===== src/common/adh_pkg.sv =====
// Package: constants, types and state codes for the axis demand and homing block
package adh_pkg;
   localparam int NUM_AXES = 4;
   localparam int AXIS_W = 2;
   localparam int POS_W = 32;
   localparam int DEM_W = 16;
   localparam int SPD_W = 16;
   localparam int STAT_W = 16;
   localparam int SCALE_W = 8;
   localparam int INPUTS = 64;
   localparam int SEL_W = 7;
   // Selector value -1 in seven bits: datum input disabled
   localparam logic [SEL_W-1:0] SEL_DISABLED = 7'h7F;
   // Axis status bits cleared by the error-clearing sequences: 1,2,3,8,11
   localparam logic [STAT_W-1:0] CLR_MASK = 16'h090E;
   localparam logic signed [DEM_W-1:0] DEM_ZERO = 16'h0000;
   // 12-bit code range: -2048 is +10 V, 2047 is -10 V
   localparam logic signed [DEM_W-1:0] DAC12_MIN = 16'hF800;
   localparam logic signed [DEM_W-1:0] DAC12_MAX = 16'h07FF;
   // 16-bit code range: 32767 is +10 V, -32768 is -10 V
   localparam logic signed [DEM_W-1:0] DAC16_MIN = 16'h8000;
   localparam logic signed [DEM_W-1:0] DAC16_MAX = 16'h7FFF;
   localparam logic [2:0] SEQ_CLR_ALL = 3'h0;
   localparam logic [2:0] SEQ_CLR_BASE = 3'h7;

   typedef enum logic [1:0] {
      ADH_OUT_DIG = 2'h0,
      ADH_OUT_A12 = 2'h1,
      ADH_OUT_A16 = 2'h2,
      ADH_OUT_POS = 2'h3
   } adh_out_e;

   typedef enum logic [5:0] {
      ADH_IDLE = 6'h01,
      ADH_FAST = 6'h02,
      ADH_REL = 6'h04,
      ADH_ZSRCH = 6'h08,
      ADH_ZERO = 6'h10,
      ADH_DONE = 6'h20
   } adh_state_e;

   typedef struct packed {
      logic run;
      logic fwd;
      logic signed [SPD_W-1:0] speed;
   } adh_move_s;
endpackage : adh_pkg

> **ASSIGNED TASK**: Take every line from the data that includes the word "typedef".

> **SOLUTION TO THIS TASK**:
   typedef enum logic [1:0] {
   typedef enum logic [5:0] {
   typedef struct packed {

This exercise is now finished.